**Problem to work on:**
Work out how many lines below contain "register". Provide only the figure.

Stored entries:
>>>

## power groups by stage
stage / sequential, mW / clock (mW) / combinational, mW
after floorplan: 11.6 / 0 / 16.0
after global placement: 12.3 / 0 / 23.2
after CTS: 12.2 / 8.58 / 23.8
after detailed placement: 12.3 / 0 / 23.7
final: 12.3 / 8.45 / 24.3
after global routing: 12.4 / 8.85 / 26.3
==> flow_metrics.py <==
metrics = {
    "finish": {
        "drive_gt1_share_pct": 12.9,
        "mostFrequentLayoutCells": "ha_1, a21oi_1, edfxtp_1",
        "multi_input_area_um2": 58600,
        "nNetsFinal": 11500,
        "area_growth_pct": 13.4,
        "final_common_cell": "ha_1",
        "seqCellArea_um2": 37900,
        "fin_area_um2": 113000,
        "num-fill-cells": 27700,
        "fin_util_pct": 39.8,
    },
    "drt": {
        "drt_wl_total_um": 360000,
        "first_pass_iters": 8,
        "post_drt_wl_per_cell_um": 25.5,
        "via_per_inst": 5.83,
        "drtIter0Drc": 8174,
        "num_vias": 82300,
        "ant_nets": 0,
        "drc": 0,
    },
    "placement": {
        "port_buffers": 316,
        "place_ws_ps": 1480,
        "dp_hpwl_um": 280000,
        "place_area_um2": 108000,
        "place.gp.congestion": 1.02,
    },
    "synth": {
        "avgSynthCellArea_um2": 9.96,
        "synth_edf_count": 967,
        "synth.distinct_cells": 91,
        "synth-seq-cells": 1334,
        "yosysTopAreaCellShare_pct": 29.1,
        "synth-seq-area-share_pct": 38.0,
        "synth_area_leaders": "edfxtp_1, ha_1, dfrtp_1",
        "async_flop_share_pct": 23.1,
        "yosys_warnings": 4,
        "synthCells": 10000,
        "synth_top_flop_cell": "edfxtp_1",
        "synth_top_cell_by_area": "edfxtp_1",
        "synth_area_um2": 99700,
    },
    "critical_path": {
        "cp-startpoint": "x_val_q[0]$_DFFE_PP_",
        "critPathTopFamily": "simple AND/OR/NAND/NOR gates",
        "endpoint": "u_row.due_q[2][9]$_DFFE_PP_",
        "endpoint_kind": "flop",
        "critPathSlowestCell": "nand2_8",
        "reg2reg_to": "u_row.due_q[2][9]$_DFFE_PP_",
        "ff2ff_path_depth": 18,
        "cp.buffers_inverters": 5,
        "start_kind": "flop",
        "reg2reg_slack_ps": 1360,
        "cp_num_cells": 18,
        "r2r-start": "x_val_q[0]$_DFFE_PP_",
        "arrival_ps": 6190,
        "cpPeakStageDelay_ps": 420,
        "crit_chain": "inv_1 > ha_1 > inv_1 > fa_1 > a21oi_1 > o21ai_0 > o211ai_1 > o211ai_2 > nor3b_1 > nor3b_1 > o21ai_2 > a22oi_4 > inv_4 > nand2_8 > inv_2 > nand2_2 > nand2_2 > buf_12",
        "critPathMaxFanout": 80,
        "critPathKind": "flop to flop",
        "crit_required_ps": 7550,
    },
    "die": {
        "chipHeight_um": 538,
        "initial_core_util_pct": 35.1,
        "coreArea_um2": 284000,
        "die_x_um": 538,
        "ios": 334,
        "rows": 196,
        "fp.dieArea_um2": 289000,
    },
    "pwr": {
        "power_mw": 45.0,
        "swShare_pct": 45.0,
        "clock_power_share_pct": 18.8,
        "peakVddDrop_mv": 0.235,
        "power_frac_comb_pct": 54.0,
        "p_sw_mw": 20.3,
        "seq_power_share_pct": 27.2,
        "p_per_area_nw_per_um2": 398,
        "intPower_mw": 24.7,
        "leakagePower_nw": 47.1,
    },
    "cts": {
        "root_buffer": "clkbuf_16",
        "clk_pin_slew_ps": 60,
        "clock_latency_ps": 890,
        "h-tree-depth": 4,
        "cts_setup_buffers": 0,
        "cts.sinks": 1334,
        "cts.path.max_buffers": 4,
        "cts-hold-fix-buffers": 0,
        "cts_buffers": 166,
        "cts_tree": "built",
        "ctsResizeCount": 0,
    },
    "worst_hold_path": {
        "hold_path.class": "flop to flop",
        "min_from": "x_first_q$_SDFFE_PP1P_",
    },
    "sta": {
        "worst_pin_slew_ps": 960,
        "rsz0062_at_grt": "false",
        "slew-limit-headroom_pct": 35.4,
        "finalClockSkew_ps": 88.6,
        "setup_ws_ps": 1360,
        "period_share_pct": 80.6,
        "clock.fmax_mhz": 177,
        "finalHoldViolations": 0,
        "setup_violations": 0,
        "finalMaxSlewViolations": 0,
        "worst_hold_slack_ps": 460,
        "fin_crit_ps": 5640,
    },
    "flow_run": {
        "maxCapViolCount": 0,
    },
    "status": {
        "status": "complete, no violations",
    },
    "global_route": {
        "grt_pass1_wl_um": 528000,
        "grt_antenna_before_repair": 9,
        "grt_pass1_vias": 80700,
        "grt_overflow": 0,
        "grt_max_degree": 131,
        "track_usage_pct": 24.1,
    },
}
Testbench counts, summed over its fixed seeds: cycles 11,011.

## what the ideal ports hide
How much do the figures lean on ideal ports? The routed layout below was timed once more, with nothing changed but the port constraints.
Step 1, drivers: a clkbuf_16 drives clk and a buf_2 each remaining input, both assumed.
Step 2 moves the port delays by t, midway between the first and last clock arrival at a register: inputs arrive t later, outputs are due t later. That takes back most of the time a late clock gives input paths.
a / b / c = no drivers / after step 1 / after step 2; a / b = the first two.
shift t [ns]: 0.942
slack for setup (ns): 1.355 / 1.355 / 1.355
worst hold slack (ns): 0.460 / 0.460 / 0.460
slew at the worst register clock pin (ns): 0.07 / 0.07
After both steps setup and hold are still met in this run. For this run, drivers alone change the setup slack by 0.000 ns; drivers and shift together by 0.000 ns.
This design comes from an exercise in tuning for small area and a short achievable clock period on the open sky130 flow, not from production work. Only simulation tests tie the RTL to the original design; equivalence was not proved. Power and IR drop assume default switching activity.

==> flow/config.mk <==
export PLATFORM = sky130hd
export DESIGN_NAME = ex_stage
export DESIGN_NICKNAME = ex_stage
export VERILOG_FILES = /design/flow/design.v
export SDC_FILE = /design/flow/constraint.sdc
export NUM_CORES = 4
export LEC_CHECK = 0
export CAP_MARGIN = 20
export CORE_MARGIN = 2
export CORE_UTILIZATION = 40
export GPL_TIMING_DRIVEN = 0
export SETUP_SLACK_MARGIN = 0.15
export SLEW_MARGIN = 20
==> flow/constraint.sdc <==
create_clock -name core_clock -period 5.0 [get_ports {i_clk}]
set_input_delay 1.0000 -clock core_clock [delete_from_list [all_inputs] [get_ports {i_clk}]]
set_output_delay 1.0000 -clock core_clock [all_outputs]
set_load 0.01 [all_outputs]
==> flow/design.v <==
package ex_pkg;
  localparam int XLEN = 32;                   
  typedef logic [XLEN-1:0] word_t;            
  typedef logic [3:0]      byte_en_t;         
  typedef logic [4:0]      reg_idx_t;         
  typedef enum logic [2:0]
  {
    OP_MEM    = 3'd0,                         
    OP_BRANCH = 3'd1,
    OP_REG    = 3'd2,
    OP_IMM    = 3'd3,
    OP_LUI    = 3'd4,
    OP_AUIPC  = 3'd5,
    OP_JAL    = 3'd6,
    OP_JALR   = 3'd7
  } alu_op_e;
  localparam logic [2:0] F3_BEQ  = 3'd0;
  localparam logic [2:0] F3_BNE  = 3'd1;
  localparam logic [2:0] F3_BLT  = 3'd4;
  localparam logic [2:0] F3_BGE  = 3'd5;
  localparam logic [2:0] F3_BLTU = 3'd6;
  localparam logic [2:0] F3_BGEU = 3'd7;
  localparam logic [2:0] F3_BYTE   = 3'd0;
  localparam logic [2:0] F3_HALF   = 3'd1;
  localparam logic [2:0] F3_WORD   = 3'd2;
  localparam logic [2:0] F3_BYTE_U = 3'd4;
  localparam logic [2:0] F3_HALF_U = 3'd5;
  localparam word_t PC_STEP = 32'd4;          
endpackage
`timescale 1ns/1ps
module alu_core
(
  input  ex_pkg::alu_op_e i_alu_op,           
  input  logic [2:0]      i_funct3,
  input  logic            i_funct7b,          
  input  ex_pkg::word_t   i_a,
  input  ex_pkg::word_t   i_b,
  input  ex_pkg::word_t   i_imm,              
  input  ex_pkg::word_t   i_pc,
  input  logic            i_lt_s,             
  input  logic            i_lt_u,             
  output ex_pkg::word_t   o_result_base,      
  output logic            o_slt,              
  output ex_pkg::word_t   o_target            
);
  logic          is_ri;                       
  logic          is_reg;
  logic          use_pc;                      
  logic          use_a;                       
  logic          link_sel;                    
  logic          is_jalr;
  logic          sub;
  ex_pkg::word_t op_x;
  ex_pkg::word_t op_y;                        
  ex_pkg::word_t op_yx;                       
  ex_pkg::word_t sum;
  logic          sel_sum;
  logic          shl;
  logic          sra;
  ex_pkg::word_t sh_in;
  ex_pkg::word_t sh_out;
  ex_pkg::word_t sh_left;
  ex_pkg::word_t alu;
  ex_pkg::word_t link;
  logic [4:0]    shamt;
  assign is_ri    = (i_alu_op == ex_pkg::OP_REG) || (i_alu_op == ex_pkg::OP_IMM);
  assign is_reg   = (i_alu_op == ex_pkg::OP_REG);
  assign use_pc   = (i_alu_op == ex_pkg::OP_BRANCH) || (i_alu_op == ex_pkg::OP_AUIPC) ||
                    (i_alu_op == ex_pkg::OP_JAL);
  assign use_a    = (i_alu_op == ex_pkg::OP_MEM) || is_ri || (i_alu_op == ex_pkg::OP_JALR);
  assign link_sel = (i_alu_op == ex_pkg::OP_JAL) || (i_alu_op == ex_pkg::OP_JALR);
  assign is_jalr  = (i_alu_op == ex_pkg::OP_JALR);
  assign sub = is_reg && (i_funct3 == 3'd0) && i_funct7b;
  assign op_x  = ({32{use_pc}} & i_pc) | ({32{use_a}} & i_a);
  assign op_y  = is_reg ? i_b : i_imm;
  assign op_yx = op_y ^ {32{sub}};
  logic [31:0] pg_p;
  logic [31:0] pg_g;
  logic [31:0] pp [0:5];
  logic [31:0] gg [0:5];
  logic [32:0] carry;
  assign pg_p = op_x ^ op_yx;
  assign pg_g = op_x & op_yx;
  always_comb
  begin
    pp[0] = pg_p;
    gg[0] = pg_g;
    gg[0][0] = pg_g[0] | (pg_p[0] & sub);
    for (int l = 0; l < 5; l++)
    begin
      for (int i = 0; i < 32; i++)
      begin
        if (((i >> l) & 1) == 1)
        begin
          gg[l+1][i] = gg[l][i] | (pp[l][i] & gg[l][((i >> l) << l) - 1]);
          pp[l+1][i] = pp[l][i] & pp[l][((i >> l) << l) - 1];
        end
        else
        begin
          gg[l+1][i] = gg[l][i];
          pp[l+1][i] = pp[l][i];
        end
      end
    end
  end
  assign carry = {gg[5], sub};
  assign sum   = pg_p ^ carry[31:0];
  assign shamt = op_y[4:0];
  assign shl   = !i_funct3[2];
  assign sra   = i_funct7b && !shl;
  always_comb
  begin
    for (int i = 0; i < 32; i++)
      sh_in[i] = shl ? i_a[31-i] : i_a[i];
  end
  assign sh_out = $signed({sra && i_a[31], sh_in}) >>> shamt;
  always_comb
  begin
    for (int i = 0; i < 32; i++)
      sh_left[i] = sh_out[31-i];
  end
  assign sel_sum = !is_ri || (i_funct3 == 3'd0);
  always_comb
  begin
    alu = '0;
    if (i_alu_op == ex_pkg::OP_BRANCH)
      alu = '0;
    else if (sel_sum)
      alu = sum;
    else
    begin
      case (i_funct3)
        3'd1: alu = sh_left;
        3'd4: alu = op_x ^ op_yx;
        3'd5: alu = sh_out;
        3'd6: alu = op_x | op_yx;
        3'd7: alu = op_x & op_yx;
        default: alu = '0;                    
      endcase
    end
  end
  assign link          = {i_pc[31:2] + 30'd1, i_pc[1:0]};
  assign o_result_base = link_sel ? link : alu;
  assign o_slt         = is_ri && (i_funct3[2:1] == 2'b01) && (i_funct3[0] ? i_lt_u : i_lt_s);
  assign o_target      = {sum[31:1], sum[0] && !is_jalr};
endmodule
`timescale 1ns/1ps
module branch_unit
(
  input  logic            i_valid,
  input  ex_pkg::alu_op_e i_alu_op,
  input  logic [2:0]      i_funct3,           
  input  ex_pkg::word_t   i_a,
  input  ex_pkg::word_t   i_b,
  input  ex_pkg::word_t   i_imm,
  output logic            o_lt_s,             
  output logic            o_lt_u,             
  output logic            o_redirect          
);
  ex_pkg::word_t y;
  logic [31:0]   lt [0:5];                    
  logic [31:0]   eq [0:5];                    
  logic          lt_rest;                     
  logic          eq_rest;
  logic          taken;
  assign y = (i_alu_op == ex_pkg::OP_IMM) ? i_imm : i_b;
  always_comb
  begin
    lt[0] = ~i_a & y;
    eq[0] = ~(i_a ^ y);
    lt[0][31] = 1'b0;
    eq[0][31] = 1'b1;
    for (int l = 0; l < 5; l++)
    begin
      lt[l+1] = '0;
      eq[l+1] = '0;
      for (int i = 0; i < (32 >> (l + 1)); i++)
      begin
        lt[l+1][i] = lt[l][2*i+1] | (eq[l][2*i+1] & lt[l][2*i]);
        eq[l+1][i] = eq[l][2*i+1] & eq[l][2*i];
      end
    end
  end
  assign lt_rest = lt[5][0];
  assign eq_rest = eq[5][0];
  assign o_lt_u = (~i_a[31] & y[31]) | (~(i_a[31] ^ y[31]) & lt_rest);
  assign o_lt_s = ( i_a[31] & ~y[31]) | (~(i_a[31] ^ y[31]) & lt_rest);
  always_comb
  begin
    case (i_funct3)
      ex_pkg::F3_BEQ:  taken = eq_rest && (i_a[31] == y[31]);
      ex_pkg::F3_BNE:  taken = !(eq_rest && (i_a[31] == y[31]));
      ex_pkg::F3_BLT:  taken = o_lt_s;
      ex_pkg::F3_BGE:  taken = !o_lt_s;
      ex_pkg::F3_BLTU: taken = o_lt_u;
      ex_pkg::F3_BGEU: taken = !o_lt_u;
      default:         taken = 1'b0;      
    endcase
  end
  assign o_redirect = i_valid && (((i_alu_op == ex_pkg::OP_BRANCH) && taken) ||
                                  (i_alu_op == ex_pkg::OP_JAL) || (i_alu_op == ex_pkg::OP_JALR));
endmodule
`timescale 1ns/1ps
module ex_mem_reg
(
  input  logic             i_clk,
  input  logic             i_reset,
  input  logic             i_valid,
  input  ex_pkg::word_t    i_result_base,    
  input  logic             i_slt,            
  input  logic             i_redirect,
  input  ex_pkg::word_t    i_target,
  input  ex_pkg::word_t    i_store_src,      
  input  logic [2:0]       i_funct3,         
  input  ex_pkg::reg_idx_t i_rd,
  input  logic             i_reg_write,
  input  logic             i_mem_read,
  input  logic             i_mem_write,
  input  logic             i_mem_to_reg,
  output logic             o_valid,
  output ex_pkg::word_t    o_result,
  output ex_pkg::word_t    o_store_data,
  output ex_pkg::byte_en_t o_byte_en,
  output ex_pkg::reg_idx_t o_rd,
  output logic             o_reg_write,
  output logic             o_mem_read,
  output logic             o_mem_write,
  output logic             o_mem_to_reg,
  output logic             o_redirect,
  output ex_pkg::word_t    o_redirect_pc
);
  ex_pkg::word_t    result;
  ex_pkg::word_t    store_base;
  ex_pkg::word_t    store_lane;
  ex_pkg::byte_en_t width_mask;
  ex_pkg::byte_en_t be_base;
  ex_pkg::byte_en_t byte_en;
  logic [1:0]       offset;                
  logic             mem_acc;
  assign result  = {i_result_base[31:1], i_result_base[0] | i_slt};
  assign offset  = i_result_base[1:0];
  assign mem_acc = i_valid && (i_mem_read || i_mem_write);
  always_comb
  begin
    case (i_funct3)
      ex_pkg::F3_BYTE,
      ex_pkg::F3_BYTE_U: width_mask = 4'b0001;
      ex_pkg::F3_HALF,
      ex_pkg::F3_HALF_U: width_mask = 4'b0011;
      ex_pkg::F3_WORD:   width_mask = 4'b1111;
      default:           width_mask = 4'b0000;
    endcase
  end
  assign be_base    = mem_acc ? (width_mask << offset) : 4'b0000;
  assign byte_en    = i_slt ? {be_base[2:0], 1'b0} : be_base;
  assign store_base = i_store_src << {offset, 3'b000};    
  assign store_lane = i_slt ? {store_base[23:0], 8'h00} : store_base;
  always_ff @(posedge i_clk)
  begin
    if (i_reset)
    begin
      o_valid      <= 1'b0;
      o_reg_write  <= 1'b0;
      o_mem_read   <= 1'b0;
      o_mem_write  <= 1'b0;
      o_mem_to_reg <= 1'b0;
      o_redirect   <= 1'b0;
      o_byte_en    <= '0;
    end
    else
    begin
      o_valid      <= i_valid;
      o_reg_write  <= i_valid && i_reg_write;
      o_mem_read   <= i_valid && i_mem_read;
      o_mem_write  <= i_valid && i_mem_write;
      o_mem_to_reg <= i_valid && i_mem_to_reg;
      o_redirect   <= i_redirect;
      o_byte_en    <= byte_en;
    end
  end
  always_ff @(posedge i_clk)
  begin
    o_result      <= result;
    o_store_data  <= store_lane;
    o_rd          <= i_rd;
    o_redirect_pc <= i_target;
  end
endmodule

<<<

**Expected output:**
2